Sunday, August 06, 2006

More on the Oh Riley Factor

(This is from Jimmy Beene, Stephens County Democratic Party Chair. It was published in the Duncan Banner.)

A defection due to inequality
by Jimmy Beene

The defection of Oklahoma Senator Nancy Riley last week has created a great deal of commentary as to who will be the majority and in control of the Oklahoma Senate following the November elections.

It has resulted in inches and inches of news print which point out the importance of both major parties electing one of their own as lieutenant governor, so each can have the deciding vote if the next Oklahoma Senate finds itself with a tie vote.
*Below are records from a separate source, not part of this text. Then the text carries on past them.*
Context: an optimization exercise on an open-source flow, tuned for small area, a short achievable clock period and few clock cycles per item. The choices shown serve that exercise and are no tape-out recipe. Function was checked by simulation only, so behaviour that the tests miss may differ from the original. Power and IR drop assume default switching activity.

Setup of juniper:
## acq_core
module acq_core (
    input             clk,
    input             rst,           
    input             cmd_valid,
    output            cmd_ready,
    input      [31:0] cmd_data,
    output reg        done,
    output reg        rpt_valid,
    output     [15:0] rpt_loc,
    output     [3:0]  rpt_kind,
    output     [15:0] rpt_extra,
    output     [3:0]  res_kind,
    output     [15:0] res_loc,
    output     [15:0] res_extra,
    output reg [7:0]  res_value,
    output     [71:0] buf_bytes,
    output reg        td_c_sign,
    output     [7:0]  td_c_whole,
    output reg [3:0]  td_c_frac,
    output reg        td_f_sign,
    output reg [7:0]  td_f_whole,
    output reg [3:0]  td_f_frac,
    output reg        log_verbose
);
    localparam [7:0] OP_BUF_LOAD     = 8'h01;
    localparam [7:0] OP_CRC_COMPUTE  = 8'h02;
    localparam [7:0] OP_CRC_VALIDATE = 8'h03;
    localparam [7:0] OP_SET_LOGGING  = 8'h04;
    localparam [7:0] OP_TD_DECODE    = 8'h20;
    localparam [7:0] OP_TD_C_TO_F    = 8'h21;
    localparam [3:0] K_NONE         = 4'd0;
  ...
Size: about 1,100 cells after synthesis, roughly 170 flip-flops, roughly 220 I/O pins.
clock: 15.0 ns
lec_check: 0
cap_margin: 20
core_margin: 2
core_utilization: 65
cts_buf_list: sky130_fd_sc_hd__clkbuf_4 sky130_fd_sc_hd__clkbuf_8
slew_margin: 20
standard.sh (not shown) runs the stock make flow with config.mk's settings and CLKGATE_MAP_FILE= SYNTH_SCRIPT=/design/flow/synth_recipe.tcl, a recipe that flattens the netlist after the stock synthesis.
==> flow/flow/run.sh <==
#!/bin/bash
# The standard layout, with two changes to how it is made:
# - the port buffers are the smallest buffer cell instead of the delay buffer
#   ORFS picks by default;
# - timing repair works towards a setup slack of 9.5 ns at the 15 ns clock,
#   so that it also sizes the paths that already meet 15 ns.
set -euo pipefail
export BUFFER_PORTS_ARGS="-buffer_cell sky130_fd_sc_hd__buf_1"
export SETUP_SLACK_MARGIN=9.5
bash standard.sh > standard.log 2>&1
Testbench counts of juniper, summed over its fixed seeds: cycles 4,631, commands 4,434.
--- input diff juniper..indigo ---
--- a/flow/design.v
+++ b/flow/design.v
@@ -103,33 +103,23 @@
     wire       i_g  = cmd_data[0];
     wire       i_z0 = (cmd_data[7:1] == 7'd0);
     wire       i_b0 = (i_b == 8'd0);
     wire is_load = (i_op == OP_BUF_LOAD);
     wire is_crcc = (i_op == OP_CRC_COMPUTE);
     wire is_crcv = (i_op == OP_CRC_VALIDATE);
     wire is_slog = (i_op == OP_SET_LOGGING);
     wire is_tdd  = (i_op == OP_TD_DECODE);
     wire is_c2f  = (i_op == OP_TD_C_TO_F);
-    wire i_zg0   = i_z0 && !i_g;
-    wire i_ahi0  = (i_a[7:4] == 4'd0);
-    wire [3:0] i_al = i_a[3:0];
-    wire [9:0] i_ak;
-    genvar ki;
-    generate
-        for (ki = 0; ki < 10; ki = ki + 1) begin : g_ak
-            assign i_ak[ki] = (i_al == ki);
-        end
-    endgenerate
-    wire ok_load = is_load && i_zg0 && i_ahi0 && (i_al <= 4'd8);
-    wire ok_crcc = is_crcc && i_zg0 && i_b0 && i_ahi0 && (i_al != 4'd0) && (i_al <= 4'd9);
-    wire ok_crcv = is_crcv && i_zg0 && i_b0 && i_ahi0 && (i_ak[7] || i_ak[8]);
-    wire ok_slog = is_slog && i_zg0 && i_b0 && i_ahi0 && (i_al[3:1] == 3'd0);
-    wire ok_tdd  = is_tdd  && i_zg0 && i_b0 && i_ahi0 && (i_al[3:2] == 2'd0);
+    wire ok_load = is_load && i_z0 && !i_g && (i_a <= 8'd8);
+    wire ok_crcc = is_crcc && i_z0 && !i_g && i_b0 && (i_a >= 8'd1) && (i_a <= 8'd9);
+    wire ok_crcv = is_crcv && i_z0 && !i_g && i_b0 && ((i_a == 8'd7) || (i_a == 8'd8));
+    wire ok_slog = is_slog && i_z0 && !i_g && i_b0 && (i_a <= 8'd1);
+    wire ok_tdd  = is_tdd  && i_z0 && !i_g && i_b0 && (i_a <= 8'd3);
     wire ok_c2f  = is_c2f  && i_z0 && !i_a[7] && (i_b <= 8'd9);
     wire ok_crc  = ok_crcc || ok_crcv;
     wire legal   = ok_load || ok_crc || ok_slog || ok_tdd || ok_c2f;
     reg [7:0] crc_run;
     reg [3:0] eng_pos;
     reg  [7:0] eng_byte;
     always @(*) begin
         case (eng_pos)
             4'd0: eng_byte = bufr[0];
@@ -169,25 +159,23 @@
     wire [3:0] cel_fin = cel_ld ? c_lo[11:8] : dec_frac;
     wire       fs      = cel_s;
     wire [3:0] ff      = cel_f;
     wire [4:0] f_a     = cel_a;
     wire [2:0] f_b     = cel_b;
     wire [7:0] f_yr    = y2(f_b, ff);
     wire [3:0] f_r     = f_yr[3:0];
     wire [7:0] f_p     = {f_a, 3'b000} + f_a + f_yr[7:4];
     wire       f_e     = (ff != 4'd0) && (ff != 4'd5);    
-    wire [2:0] f_hi    = f_p[7:5];
-    wire [4:0] f_lo    = f_p[4:0];
-    wire       f_big   = (f_hi != 3'd0);
+    wire [7:0] f_sub   = f_p - 8'd32;
+    wire       f_big   = (f_p >= 8'd32);
     wire       f_re    = (f_r != 4'd0) || f_e;
     wire       f_neg   = fs && f_big;
-    wire [5:0] f_nlo   = {1'b0, ~f_lo} + {5'd0, !f_re};
-    wire [7:0] f_whole = !fs ? {f_hi + 3'd1, f_lo} : f_big ? {f_hi - 3'd1, f_lo} : {2'b00, f_nlo};
+    wire [7:0] f_whole = !fs ? f_p + 8'd32 : f_big ? f_sub : f_re ? ~f_sub : -f_sub;
     wire [3:0] f_tenth = (!fs || f_big) ? f_r : f_re ? 4'd10 - f_r - f_e : 4'd0;
     wire k_ill = rk[3];    
     wire k_crc = rk[2];    
     wire k_cfg = rk[1];    
     wire k_sp  = rk[0];    
     assign res_kind   = {k_ill | k_cfg | k_sp, k_crc, k_ill | k_crc, k_ill | k_crc | k_sp};
     assign td_c_whole = {1'b0, td_c_w};
     assign res_loc = k_ill ? {8'hFF, c_op} :
                      k_crc ? 16'h0301 :
@@ -203,22 +191,21 @@
     integer k;
     always @(posedge clk) begin
         cel_s  <= cel_sin;
         cel_a  <= cel_ab[7:3];
         cel_b  <= cel_ab[2:0];
         cel_f  <= cel_fin;
         cel_ok <= !rst && !(accept && ok_load) && !cel_ld;
     end
     wire [7:0] buf_wdata = i_b & {8{!rst}};
-    wire       wr_go     = accept && is_load && i_zg0 && i_ahi0;
     always @(posedge clk) begin
         for (k = 0; k < 9; k = k + 1)
-            if (rst || (wr_go && i_ak[k]))
+            if (rst || (wr_buf && i_a[3:0] == k))
                 buf_r[8*k +: 8] <= buf_wdata;
     end
     always @(posedge clk) begin
         if (rst) begin
             state       <= S_IDLE;
             done        <= 1'b0;
             rpt_valid   <= 1'b0;
             rk          <= R_NONE;
             res_value   <= 8'd0;
--- outcome ---
Having completed the whole flow, indigo delivered a layout that passed the timing, DRC and antenna checks. From juniper to indigo the numbers moved as follows: share of synthesized cell area in full adder, half adder and majority cells moved down; fraction of standard cell area in multi-input logic has increased; net count after synthesis moved up; detail-routed net length per standard cell has increased; sequential group share of total power higher. Total global-route track usage across juniper and indigo: no real change. Cell type of the slowest stage on the worst timing path: sky130_fd_sc_hd__dfxtp_2 -> juniper, sky130_fd_sc_hd__a221o_1 -> indigo. Vertical die dimension: indigo > juniper. Die area grows slightly when moving from juniper to indigo. Against juniper, indigo comes in about 40% lower on combinational power.
Testbench counts of indigo, summed over its fixed seeds: cycles 4,631, commands 4,434.

port drivers added, routing unchanged:
No port has a modelled driver above. Below, the same layouts with a new extraction and two added sets of constraints. Step 1 sets driving cells, clkbuf_16 on the clock port and buf_2 on the other inputs (assumed; they add their load-dependent delay and slew). Step 2 adds t to the input delays and takes it off the output delays; t is the mean of the earliest and latest rising clock arrival at the registers after step 1. Input paths then give back, and output paths get back, about the clock's delay inside the block. Three values: ideal ports, drivers, drivers and shift; two values: the first two.
run	shift t [ns]	setup slack, ns	worst hold slack (ns)	slew at the worst register clock pin (ns)
juniper	0.524	9.580 / 9.538 / 9.184	0.485 / 0.485 / 0.485	0.12 / 0.12
indigo	0.530	9.580 / 9.537 / 9.130	0.503 / 0.503 / 0.503	0.12 / 0.12
After both steps every run listed still meets setup and hold. For indigo, which loses most, drivers alone change the setup slack by -0.043 ns; drivers and shift together by -0.450 ns.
Even though I am not well informed on how the Oklahoma Republican Party is organized, I think it probably is along the same lines as the Oklahoma Democratic Party operates. While researching for this week's column, I performed several web searches in hopes of finding equality having priority within the Republican Party like it does in the Democratic Party. Sadly, I could nothing that would give that indication.

Senator Riley's comments seem to indicate there is a shortage of equality for women within the ranks of the Republican legislative office holders. She described actions to her as abhorrent behavior and lack of respect she received from members of the party during both her time in the Senate and campaign for lieutenant governor.

During talks with Minority Floor Leader Glenn Coffee, Riley said she was given the pat on the head and go your way treatment. The Senator said she has had a growing concern with the narrowing view of the Republican Party. Describing herself as a moderate, she said the party is being pushed to the extreme right. Her decision to change party registration, as the Senator stated, was a long time coming.

Minority Leader Coffee took the blame for not being in better communication with Riley and doing more to resolve her complaints. Coffee then seemed to brush the defection aside and began campaigning for the election of Todd Hiett or Scott Pruitt in November, saying the lieutenant governor's race and outcome is now more critical than ever.

I searched for the Oklahoma Republican Party Constitution and By-laws. I even went to the RNC website, hoping to find how equality among gender, race, ethnicity, etc. is addressed. To my dismay, I couldn't find anything. However, I am sure the documents exist, somewhere.

The reason I bring this up is because to give the party's position on the Riley departure, out came the party's state vice chair, Dana Murphy. She wanted to make it very clear the Republican Party is very accepting of women.

She gave as examples Lt. Gov. Mary Fallin, Speaker Pro Tempore Susan Winchester, and herself as the party's vice chair. Of course, there were more examples, but these three will provide the information we seek for the time being.

Lt. Gov. Fallin was considering a run for governor four years ago. At her party's urging, she relented and continued her role as the Lt. Gov. Two years ago, she thought about making the race for the U.S. Senate seat eventually won by Tom Coburn. Once again, her party's leadership reigned Fallin back to the Lt. Gov. seat and told her that was the best place for her. The difference in those previous races and receiving the most votes in the Republican Primary for the Congressional District race is this time she didn't ask or even consider other opinions, she just did it. Good for you, Mary Fallin.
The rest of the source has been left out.